Myself, like many colleagues and friends I have spoken to "migrated" pre-lockdown out of London and have taken refuge in greener areas. Which has prompted some of my thoughts for this post. Would our wellbeing in cities be better right now if mental health played a larger part in designing cities? I believe, some urban design took this into consideration, but more could have been done.
The BBC article linked below provides some examples of this, "therapeutic gardens" in Singapore, wider pavements (which not only helps with social distancing measures but also shown to improve wellbeing) and, as we know in the UK, the decision to keep open private green spaces during lockdown.
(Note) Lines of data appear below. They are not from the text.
File: src/sv/imdmse_pkg.sv
// shared constants, types and codes for the image mse compare block
`timescale 1ns / 1ps

package imdmse_pkg;

   // image and component limits
   localparam int COMPONENTS = 3;
   localparam int LANES      = 3;
   localparam int USED_LANES = (COMPONENTS < LANES) ? COMPONENTS : LANES;
   localparam int MAX_PIXELS = 1048576;

   // widths
   localparam int COMP_W  = 16;
   localparam int SQ_W    = 2 * COMP_W;
   localparam int COUNT_W = 21;
   localparam int SUM_W   = 38;
   localparam int SSD_W   = 54;
   localparam int NUM_W   = 54;
   localparam int DEN_W   = 38;
   localparam int RES_W   = 32;
   localparam int STEP_W  = 6;
   localparam int FRAC_W  = 16;

   // register map of the csr channel
   localparam int CSR_IDX_W = 8;
   localparam logic [CSR_IDX_W-1:0] CSR_DELTA_THR = 8'd0;
   localparam logic [CSR_IDX_W-1:0] CSR_MSE_THR   = 8'd1;

   // request into the shared divider
   typedef struct packed {
      logic             start;
      logic [NUM_W-1:0] numer;
      logic [DEN_W-1:0] denom;
      logic [RES_W-1:0] thresh;
   } div_req_type;

   // answer from the shared divider
   typedef struct packed {
      logic             done;
      logic [RES_W-1:0] quot;
      logic             above;
   } div_rsp_type;

endpackage

File: src/sv/image_difference_mse_compare.sv
// Image pair compare: per-pixel differences plus mean, delta and mse per image.
// An ordinary pixel gives its registered result in the cycle after its transfer, one per cycle
// while the result channel does not stall. A last pixel runs four divisions on one shared
// 1-bit-per-cycle divider (54 steps each), only three when the delta needs no division,
// and its result follows the last division; no pixel is taken meanwhile.
// Reset (synchronous, active high) clears the sums, the count, both thresholds and the output valid.
`timescale 1ns / 1ps

module image_difference_mse_compare (
   input  logic         clock,
   input  logic         reset,
   // pixel pair channel
   input  logic         req_tvalid,
   output logic         req_tready,
   // first_red, first_green, first_blue, second_red, second_green, second_blue
   input  logic [95:0]  req_tdata,
   input  logic         req_tlast,
   // result channel
   output logic         rsp_tvalid,
   input  logic         rsp_tready,
   // diff_red, diff_green, diff_blue, average_first, average_second,
   // relative_delta, mean_squared_error
   output logic [143:0] rsp_tdata,
   // stats_valid, images_differ
   output logic [1:0]   rsp_tuser,
   // register writes
   input  logic         csr_valid,
   output logic         csr_ready,
   input  logic [imdmse_pkg::CSR_IDX_W-1:0] csr_index,
   input  logic [31:0]  csr_data
);
   import imdmse_pkg::*;

   localparam logic [1:0] ST_IDLE  = 2'd0;
   localparam logic [1:0] ST_START = 2'd1;
   localparam logic [1:0] ST_WAIT  = 2'd2;

   localparam logic [1:0] OP_AVG1  = 2'd0;
   localparam logic [1:0] OP_AVG2  = 2'd1;
   localparam logic [1:0] OP_MSE   = 2'd2;
   localparam logic [1:0] OP_DELTA = 2'd3;

   logic [1:0]            state_ff, state_in;
   logic [1:0]            op_ff, op_in;
   logic [RES_W-1:0]      delta_thr_ff, delta_thr_in;
   logic [RES_W-1:0]      mse_thr_ff, mse_thr_in;
   logic [SUM_W-1:0]      sum_first_ff, sum_first_in;
   logic [SUM_W-1:0]      sum_second_ff, sum_second_in;
   logic [SSD_W-1:0]      ssd_ff, ssd_in;
   logic [COUNT_W-1:0]    count_ff, count_in;
   logic [3*COMP_W-1:0]   diff_ff, diff_in;
   logic [COMP_W-1:0]     avg1_ff, avg1_in, avg2_ff, avg2_in;
   logic [RES_W-1:0]      mse_ff, mse_in;
   logic                  mse_above_ff, mse_above_in;
   logic                  rsp_valid_ff, rsp_valid_in;
   logic [143:0]          rsp_data_ff, rsp_data_in;
   logic [1:0]            rsp_user_ff, rsp_user_in;

   logic [COMP_W-1:0]     first_comp [LANES];
   logic [COMP_W-1:0]     second_comp[LANES];
   logic [COMP_W-1:0]     lane_diff  [LANES];
   logic [SQ_W-1:0]       lane_sq    [LANES];
   logic [3*COMP_W-1:0]   pix_diff;
   logic [SUM_W-1:0]      add_first, add_second;
   logic [SSD_W-1:0]      add_ssd;
   logic                  req_fire, rsp_fire, csr_fire;
   logic [DEN_W-1:0]      pix_denom;
   logic [SUM_W-1:0]      sum_gap, sum_small;
   logic                  finish;
   logic [RES_W-1:0]      delta_val;
   logic                  delta_above;
   logic                  differ;
   div_req_type           div_req;
   div_rsp_type           div_rsp;

   assign req_fire   = req_tvalid && req_tready;
   assign rsp_fire   = rsp_valid_ff && rsp_tready;
   assign csr_ready  = 1'b1;
   assign csr_fire   = csr_valid && csr_ready;
   assign req_tready = (state_ff == ST_IDLE) && (!rsp_valid_ff || rsp_tready);

   // component lanes
   for (genvar g = 0; g < LANES; g++) begin : g_lane
      assign first_comp[g]  = req_tdata[g*COMP_W +: COMP_W];
      assign second_comp[g] = req_tdata[(LANES+g)*COMP_W +: COMP_W];
      imdmse_lane u_lane (
         .first_comp  (first_comp[g]),
         .second_comp (second_comp[g]),
         .abs_diff    (lane_diff[g]),
         .sq_diff     (lane_sq[g])
      );
      assign pix_diff[g*COMP_W +: COMP_W] = lane_diff[g];
   end

   // merge what the used lanes found
   always_comb begin
      add_first  = '0;
      add_second = '0;
      add_ssd    = '0;
      for (int i = 0; i < USED_LANES; i++) begin
         add_first  = add_first  + SUM_W'(first_comp[i]);
         add_second = add_second + SUM_W'(second_comp[i]);
         add_ssd    = add_ssd    + SSD_W'(lane_sq[i]);
      end
   end

   // end-of-image operands
   assign pix_denom = DEN_W'(count_ff) * DEN_W'(COMPONENTS);
   assign sum_gap   = (sum_first_ff > sum_second_ff) ? (sum_first_ff - sum_second_ff)
                                                     : (sum_second_ff - sum_first_ff);
   assign sum_small = (sum_first_ff < sum_second_ff) ? sum_first_ff : sum_second_ff;

   // sequencer
   always_comb begin
      state_in      = state_ff;
      op_in         = op_ff;
      delta_thr_in  = delta_thr_ff;
      mse_thr_in    = mse_thr_ff;
      sum_first_in  = sum_first_ff;
      sum_second_in = sum_second_ff;
      ssd_in        = ssd_ff;
      count_in      = count_ff;
      diff_in       = diff_ff;
      avg1_in       = avg1_ff;
      avg2_in       = avg2_ff;
      mse_in        = mse_ff;
      mse_above_in  = mse_above_ff;
      rsp_valid_in  = rsp_valid_ff && !rsp_fire;
      rsp_data_in   = rsp_data_ff;
      rsp_user_in   = rsp_user_ff;
      div_req       = '0;
      finish        = 1'b0;
      delta_val     = '0;
      delta_above   = 1'b0;

      // register writes
      if (csr_fire) begin
         unique case (csr_index)
            CSR_DELTA_THR: delta_thr_in = csr_data;
            CSR_MSE_THR:   mse_thr_in   = csr_data;
            default: ;
         endcase
      end

      unique case (state_ff)
         ST_IDLE: begin
            if (req_fire) begin
               if (count_ff < COUNT_W'(MAX_PIXELS)) begin
                  sum_first_in  = sum_first_ff + add_first;
                  sum_second_in = sum_second_ff + add_second;
                  ssd_in        = ssd_ff + add_ssd;
                  count_in      = count_ff + 1'b1;
               end
               if (req_tlast) begin
                  diff_in  = pix_diff;
                  op_in    = OP_AVG1;
                  state_in = ST_START;
               end else begin
                  rsp_valid_in = 1'b1;
                  rsp_data_in  = {96'd0, pix_diff};
                  rsp_user_in  = 2'b00;
               end
            end
         end
         ST_START: begin
            div_req.denom  = pix_denom;
            div_req.thresh = '0;
            unique case (op_ff)
               OP_AVG1: div_req.numer = NUM_W'(sum_first_ff);
               OP_AVG2: div_req.numer = NUM_W'(sum_second_ff);
               OP_MSE: begin
                  div_req.numer  = NUM_W'(ssd_ff);
                  div_req.thresh = mse_thr_ff;
               end
               OP_DELTA: begin
                  div_req.numer  = NUM_W'(sum_gap) << FRAC_W;
                  div_req.denom  = sum_small;
                  div_req.thresh = delta_thr_ff;
               end
               default: ;
            endcase
            // equal sums or a zero smaller sum need no division
            if (op_ff == OP_DELTA && sum_gap == '0) begin
               finish = 1'b1;
            end else if (op_ff == OP_DELTA && sum_small == '0) begin
               finish      = 1'b1;
               delta_val   = '1;
               delta_above = 1'b1;
            end else begin
               div_req.start = 1'b1;
               state_in      = ST_WAIT;
            end
         end
         ST_WAIT: begin
            if (div_rsp.done) begin
               unique case (op_ff)
                  OP_AVG1: avg1_in = div_rsp.quot[COMP_W-1:0];
                  OP_AVG2: avg2_in = div_rsp.quot[COMP_W-1:0];
                  OP_MSE: begin
                     mse_in       = div_rsp.quot;
                     mse_above_in = div_rsp.above;
                  end
                  OP_DELTA: begin
                     finish      = 1'b1;
                     delta_val   = div_rsp.quot;
                     delta_above = div_rsp.above;
                  end
                  default: ;
               endcase
               if (op_ff != OP_DELTA) begin
                  op_in    = op_ff + 1'b1;
                  state_in = ST_START;
               end
            end
         end
         default: state_in = ST_IDLE;
      endcase

      // end of image: verdict, result and cleared sums
      differ = (((delta_thr_ff != '0) || (mse_thr_ff == '0)) && delta_above)
            || (((mse_thr_ff != '0) || (delta_thr_ff == '0)) && mse_above_ff);
      if (finish) begin
         rsp_valid_in  = 1'b1;
         rsp_data_in   = {mse_ff, delta_val, avg2_ff, avg1_ff, diff_ff};
         rsp_user_in   = {differ, 1'b1};
         sum_first_in  = '0;
         sum_second_in = '0;
         ssd_in        = '0;
         count_in      = '0;
         state_in      = ST_IDLE;
      end
   end

   imdmse_div u_div (
      .clock   (clock),
      .reset   (reset),
      .div_req (div_req),
      .div_rsp (div_rsp)
   );

   always_ff @(posedge clock) begin
      if (reset) begin
         state_ff      <= ST_IDLE;
         op_ff         <= OP_AVG1;
         delta_thr_ff  <= '0;
         mse_thr_ff    <= '0;
         sum_first_ff  <= '0;
         sum_second_ff <= '0;
         ssd_ff        <= '0;
         count_ff      <= '0;
         rsp_valid_ff  <= 1'b0;
      end else begin
         state_ff      <= state_in;
         op_ff         <= op_in;
         delta_thr_ff  <= delta_thr_in;
         mse_thr_ff    <= mse_thr_in;
         sum_first_ff  <= sum_first_in;
         sum_second_ff <= sum_second_in;
         ssd_ff        <= ssd_in;
         count_ff      <= count_in;
         rsp_valid_ff  <= rsp_valid_in;
      end
      diff_ff      <= diff_in;
      avg1_ff      <= avg1_in;
      avg2_ff      <= avg2_in;
      mse_ff       <= mse_in;
      mse_above_ff <= mse_above_in;
      rsp_data_ff  <= rsp_data_in;
      rsp_user_ff  <= rsp_user_in;
   end

   assign rsp_tvalid = rsp_valid_ff;
   assign rsp_tdata  = rsp_data_ff;
   assign rsp_tuser  = rsp_user_ff;

   // pixel count never passes the image limit
   a_count_limit: assert property (@(posedge clock) disable iff (reset)
      count_ff <= COUNT_W'(MAX_PIXELS))
      else $error("pixel count above limit");

   // no result is pending while the divisions run
   a_no_rsp_busy: assert property (@(posedge clock) disable iff (reset)
      (state_ff != ST_IDLE) |-> !rsp_valid_ff)
      else $error("result pending during divisions");

   // divider answers only while the sequencer waits for it
   a_div_done_wait: assert property (@(posedge clock) disable iff (reset)
      div_rsp.done |-> (state_ff == ST_WAIT))
      else $error("divider done outside wait");

   // a finished image leaves cleared sums and a stats result
   a_clear_after: assert property (@(posedge clock) disable iff (reset)
      finish |=> (count_ff == '0) && (ssd_ff == '0) && rsp_valid_ff && rsp_user_ff[0])
      else $error("sums not cleared after image end");

endmodule

File: src/sv/imdmse_lane.sv
// one component lane: absolute difference and its square
`timescale 1ns / 1ps

module imdmse_lane (
   input  logic [imdmse_pkg::COMP_W-1:0] first_comp,
   input  logic [imdmse_pkg::COMP_W-1:0] second_comp,
   output logic [imdmse_pkg::COMP_W-1:0] abs_diff,
   output logic [imdmse_pkg::SQ_W-1:0]   sq_diff
);
   import imdmse_pkg::*;

   // absolute difference
   assign abs_diff = (first_comp > second_comp) ? (first_comp - second_comp)
                                                : (second_comp - first_comp);

   // square of the difference
   assign sq_diff = SQ_W'(abs_diff) * SQ_W'(abs_diff);

endmodule

File: src/sv/imdmse_div.sv
// shared restoring divider, one quotient bit per cycle, with threshold compare
`timescale 1ns / 1ps

module imdmse_div (
   input  logic                     clock,
   input  logic                     reset,
   input  imdmse_pkg::div_req_type  div_req,
   output imdmse_pkg::div_rsp_type  div_rsp
);
   import imdmse_pkg::*;

   localparam logic [STEP_W-1:0] STEP_LAST = STEP_W'(NUM_W - 1);

   logic              busy_ff, busy_in;
   logic              done_ff, done_in;
   logic [STEP_W-1:0] step_ff, step_in;
   logic [NUM_W-1:0]  quot_ff, quot_in;
   logic [DEN_W-1:0]  rem_ff, rem_in;
   logic [DEN_W-1:0]  den_ff, den_in;
   logic [RES_W-1:0]  thr_ff, thr_in;
   logic [DEN_W:0]    trial;
   logic              qbit;

   // one restoring step per cycle
   always_comb begin
      busy_in = busy_ff;
      done_in = 1'b0;
      step_in = step_ff;
      quot_in = quot_ff;
      rem_in  = rem_ff;
      den_in  = den_ff;
      thr_in  = thr_ff;
      trial   = {rem_ff, quot_ff[NUM_W-1]};
      qbit    = 1'b0;
      if (div_req.start) begin
         busy_in = 1'b1;
         step_in = '0;
         quot_in = div_req.numer;
         rem_in  = '0;
         den_in  = div_req.denom;
         thr_in  = div_req.thresh;
      end else if (busy_ff) begin
         if (trial >= {1'b0, den_ff}) begin
            rem_in = DEN_W'(trial - {1'b0, den_ff});
            qbit   = 1'b1;
         end else begin
            rem_in = trial[DEN_W-1:0];
         end
         quot_in = {quot_ff[NUM_W-2:0], qbit};
         step_in = step_ff + 1'b1;
         if (step_ff == STEP_LAST) begin
            busy_in = 1'b0;
            done_in = 1'b1;
         end
      end
   end

   always_ff @(posedge clock) begin
      if (reset) begin
         busy_ff <= 1'b0;
         done_ff <= 1'b0;
         step_ff <= '0;
      end else begin
         busy_ff <= busy_in;
         done_ff <= done_in;
         step_ff <= step_in;
      end
      quot_ff <= quot_in;
      rem_ff  <= rem_in;
      den_ff  <= den_in;
      thr_ff  <= thr_in;
   end

   // saturated quotient and exact compare against the threshold
   always_comb begin
      div_rsp.done  = done_ff;
      div_rsp.quot  = (|quot_ff[NUM_W-1:RES_W]) ? '1 : quot_ff[RES_W-1:0];
      div_rsp.above = (|quot_ff[NUM_W-1:RES_W])
                   || (quot_ff[RES_W-1:0] > thr_ff)
                   || ((quot_ff[RES_W-1:0] == thr_ff) && (rem_ff != '0));
   end

endmodule

File: config.mk
export PLATFORM = sky130hd
export DESIGN_NAME = image_difference_mse_compare
export DESIGN_NICKNAME = d
export VERILOG_FILES = /design/src/sv/imdmse_pkg.sv /design/src/sv/image_difference_mse_compare.sv /design/src/sv/imdmse_lane.sv /design/src/sv/imdmse_div.sv
export SDC_FILE = /design/constraint.sdc
export NUM_CORES = 2
export LEC_CHECK = 0
export ABC_AREA = 1
export BUFFER_PORTS_ARGS = -buffer_cell sky130_fd_sc_hd__buf_2
export CAP_MARGIN = 20
export CORE_ASPECT_RATIO = 0.75
export CORE_UTILIZATION = 30
export CTS_BUF_LIST = sky130_fd_sc_hd__clkbuf_2 sky130_fd_sc_hd__clkbuf_4 sky130_fd_sc_hd__clkbuf_8
export CTS_CLUSTER_SIZE = 12
export DETAILED_ROUTE_END_ITERATION = 12
export HOLD_SLACK_MARGIN = 0.15
export MAX_ROUTING_LAYER = met4
export PLACE_DENSITY_LB_ADDON = 0.05
export SETUP_SLACK_MARGIN = 0.4
export SYNTH_ARGS = -nofsm -noshare
export SYNTH_HDL_FRONTEND = slang
export SYNTH_HIERARCHICAL = 1
export SYNTH_SLANG_ARGS = --single-unit
File: constraint.sdc
create_clock -name clock -period 23.7 [get_ports clock]
set_clock_uncertainty 0.2 [all_clocks]
set_input_delay 3.555 -clock clock [delete_from_list [all_inputs] [get_ports clock]]
set_output_delay 3.555 -clock clock [all_outputs]
set_load 0.005 [all_outputs]
==> results.md <==
* Final setup fails at 0
* Crit start category: input pin
* Initial antenna violation count at 7
* CTS Buf Count at 116
* Syn Std Cell Area at 73190 µm²
* Die Wd at 572.3 µm
* Longest Clk Path Bufs at 3
* Crit-path max cell delay at 570 ps
* Via count at 64920
* Die height at 429.7 µm
* WP buf/inv at 11
* Clock Sinks at 649
* GRT Total Usage at 25.23%
* Port buffer count at 289
* DRT iter0 DRCs at 4684
* Worst-skew pair later-pin latency at 900 ps
* Crit path max-delay cell type: nor3_1
* Family with the most delay on the worst path: adder cells
* #FFs+latches synth at 649
* Setup Fix Bufs, Post-CTS at 0
* Initial Util at 30.26%
* Failing checks: DRC
* Final ANT Viol Nets at 0
* Hold-critical path depth at 2
* Critical path class: in2reg
* Max cap viols at 0
* Syn Inst Count at 9875
* Via density at 4.834
* Total die area at 245900 µm²
* Syn_nets at 11270
* Unrepaired setup endpoints after global routing: false
* Synth Flop Type: edfxtp_1
* Nets at 11490
* CP Data Required Time at 24210 ps
* Vias in the first global route at 65100
* Slew @ Worst Pin at 1253 ps
* Root buffer cell: clkbuf_8
* Final TNS setup at 0 ps
* Grt total ovfl at 0
* Final period util at 61.68%
* Crit path DAT at 15120 ps
* Layout area overhead at 9.817%
* CTS tree: built
* Routed len/inst at 22.60 µm
* GPL Wtd Cong at 1.008
* I/O pin count at 291
* Hold-fix buffers, CTS at 0
* Total wire length at 303.5 mm
* Core area at 241800 µm²
* CP most frequent cell: fa_1
* Layout cells sized above 1 at 8.426%
* # DRC at 20
* FFs w/ async S/R, synth at 0%
* Minimum clock period after layout at 14620 ps
* Drt pass-1 iters at 10
* Netlist cell types at 65
* Post-synth EDFFs at 382
* CTS clk-pin slew, worst paths at 60 ps
* H-tree levels at 3
* Crit path capture type: flop
* Crit path max fanout at 16
* First-pass GRT wire length at 445.9 mm
* Max-slew violation count at 0
* Synth warn at 6
* Fin util at 33.23%
* Fmax at 0.06841 GHz
* Largest net degree at the start of global routing at 100
* Slew headroom at 16.45%
* Cts repair resizes at 0
* Hpwl dp at 253.6 mm
* Num rows at 156
* Final Hold Vio Count at 0
* Min-delay worst type: reg2reg
* Register area share after synthesis at 22.98%
* Worst path depth at 45
* R2r worst-path depth at 27
* Synth Area per Inst at 7.411 µm²
* Status: finished, violations left
==> cell usage in the layout (no fill, tap or decap), types with 238 or more instances in the layout <==
| master | netlist | layout |
|---|---|---|
| xor2_1 | 238 | 238 |
| o21ai_0 | 326 | 326 |
| fa_1 | 625 | 625 |
| nand3_1 | 483 | 483 |
| inv_1 | 1821 | 1819 |
| ha_1 | 632 | 628 |
| buf_2 | 54 | 289 |
| nor2_1 | 967 | 961 |
| edfxtp_1 | 382 | 382 |
| a21oi_1 | 525 | 525 |
| dfxtp_1 | 267 | 267 |
| nand2_1 | 2444 | 2443 |
==> layout make-up <==
cell class                 instances  area (µm²)
multi-input combinational       7044       47800
antenna                            8       20.02
clock inverter                    39       405.4
inverter                        1920        7219
clock buffer                     176        2097
timing repair buffer             355        1954
fill                           26340      161500
sequential                       649       16820
tap                             3239        4053
==> path summary, 6_finish.rpt <==
check	start	slack (ps)	to
max reg2reg	sum_first_ff[21]$_SDFFE_PP0P_	14680	rsp_tdata[50]$_SDFFCE_PP0P_
min reg2reg	rsp_tuser[0]$_SDFFE_PN1P_	260	rsp_tuser[0]$_SDFFE_PN1P_
max	req_tdata[32]	9080	ssd_ff[25]$_SDFFE_PP0P_
min	rsp_tuser[0]$_SDFFE_PN1P_	260	rsp_tuser[0]$_SDFFE_PN1P_
==> cell usage after synthesis (17+ instances only) <==
library cell / n / area, µm²
nand2_2: 71 / 444.2
inv_1: 1821 / 6835
ha_1: 632 / 7908
dfxtp_1: 267 / 5345
inv_2: 86 / 322.8
buf_6: 30 / 337.8
a21o_1: 25 / 187.7
nor2_4: 18 / 202.7
buf_4: 33 / 247.7
nor3_1: 68 / 340.3
a211oi_1: 71 / 533.0
fa_1: 625 / 12510
nand3_1: 483 / 2417
o22ai_1: 17 / 106.4
o21bai_1: 34 / 255.2
a221oi_1: 20 / 175.2
nor4_1: 43 / 269.0
nand4_1: 80 / 500.5
clkbuf_1: 130 / 488.0
o21a_1: 17 / 127.6
xnor2_1: 85 / 744.5
edfxtp_1: 382 / 11470
nand2_1: 2444 / 9174
o21ai_1: 29 / 145.1
xor2_1: 238 / 2085
o21ai_0: 326 / 1632
a31oi_1: 41 / 256.5
buf_2: 54 / 270.3
nor2_2: 32 / 200.2
or2_2: 25 / 156.4
a21oi_1: 525 / 2628
nor2_1: 967 / 3630
==> cells by family (layout without fill, tap and decap cells) <==
| logic type | count (synthesis) | after routing | share of synthesized area (%) |
|---|---|---|---|
| AO/OA/AOI/OAI | 1167 | 1167 | 8.988 |
| XOR/XNOR | 323 | 323 | 3.865 |
| adder cells (fa/ha/maj) | 1257 | 1257 | 27.90 |
| buffers and inverters | 2182 | 2490 | 11.80 |
| flip-flops | 649 | 649 | 22.98 |
| multiplexers | 4 | 4 | 0.05471 |
| other | 4 | 12 | 0.02051 |
| AND/OR/NAND/NOR | 4289 | 4289 | 24.40 |
==> tightest hold or removal path: stages, from the launching register on <==
cell     delay [ps]
dfxtp_1         310
nand2_1          60
nand2_1          50
==> registers in the layout (all words and copies together) (netlist names), 6 cells and up <==
name,count
count_ff,21
mse_ff,32
mse_thr_ff,32
ssd_ff,54
rsp_tdata,144
sum_second_ff,38
u_div/den_ff,38
u_div/thr_ff,32
diff_ff,48
u_div/quot_ff,54
avg1_ff,16
delta_thr_ff,32
u_div/rem_ff,38
avg2_ff,16
u_div/step_ff,6
sum_first_ff,38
But below are some of my thoughts with examples in practice of when wellbeing has been effectively considered when building cities:
- Access to green space and natural settings is likely to improve mental health. Regular exercise improves self-esteem and wellbeing and is also shown to reduce anxiety and stress. An example of access to nature and space in a modern way is Gardens by the Bay in Singapore. Created in 2012 as part of Singapore’s government strategy of making Singapore into a “City In A Garden” and to increase the quality of life with trees, plants and flowers, it is an enormous futuristic botanical garden.
2. Compact, walkable cities provide opportunities for natural social interaction on a regular basis. Mixed-land use is a good way to encourage social interaction with nearby amenities. Having different residential, commercial and industrial services close together promotes interaction with others along with surroundings. Examples of where mixed-land have been used include Kreuzberg (Berlin), Fitzroy (Melbourne), Subiaco (Perth) and Pyrmont (Sydney).
3. Feeling secure in your surroundings can benefit mental health. There are also studies to show when economic disparities are obvious this can result in frustrations and feelings of inferiority. A key example of this was apparent following the Grenfell fire 2017 which highlighted the disparities within Kensington and Chelsea. Affordable transport and housing available for everyone to take advantage of what cities have to offer is key.
4. Tech and data influence placemaking. In New York, smart sensors are being place throughout the city to collect data and help with things such as waste management, traffic control and public transport. City planners and businesses can then use this data to help make more educated planning decisions. We are also now at the stage where you can give a user a headset and we can see how their brain reacts in various settings.
Modern cities weren’t designed to cope with life during a pandemic, and this upside-down way of living has turned them into “a disorganised array of disconnected bedrooms and studios”, says Lydia Kallipoliti, assistant professor of architecture at The Cooper Union in New York. This layout might have made sense when cities were internationally connected hubs filled with millions of people working, commuting, sightseeing, drinking, dancing and hugging one another without a second thought. But that world seems a long way off now. The 21st Century has so far seen Sars, Mers, Ebola, bird flu, swine flu and now Covid-19. If we have indeed entered an era of pandemics, how might we design the cities of tomorrow so that the outdoors doesn’t become a no-go zone, but remains a safe and habitable space?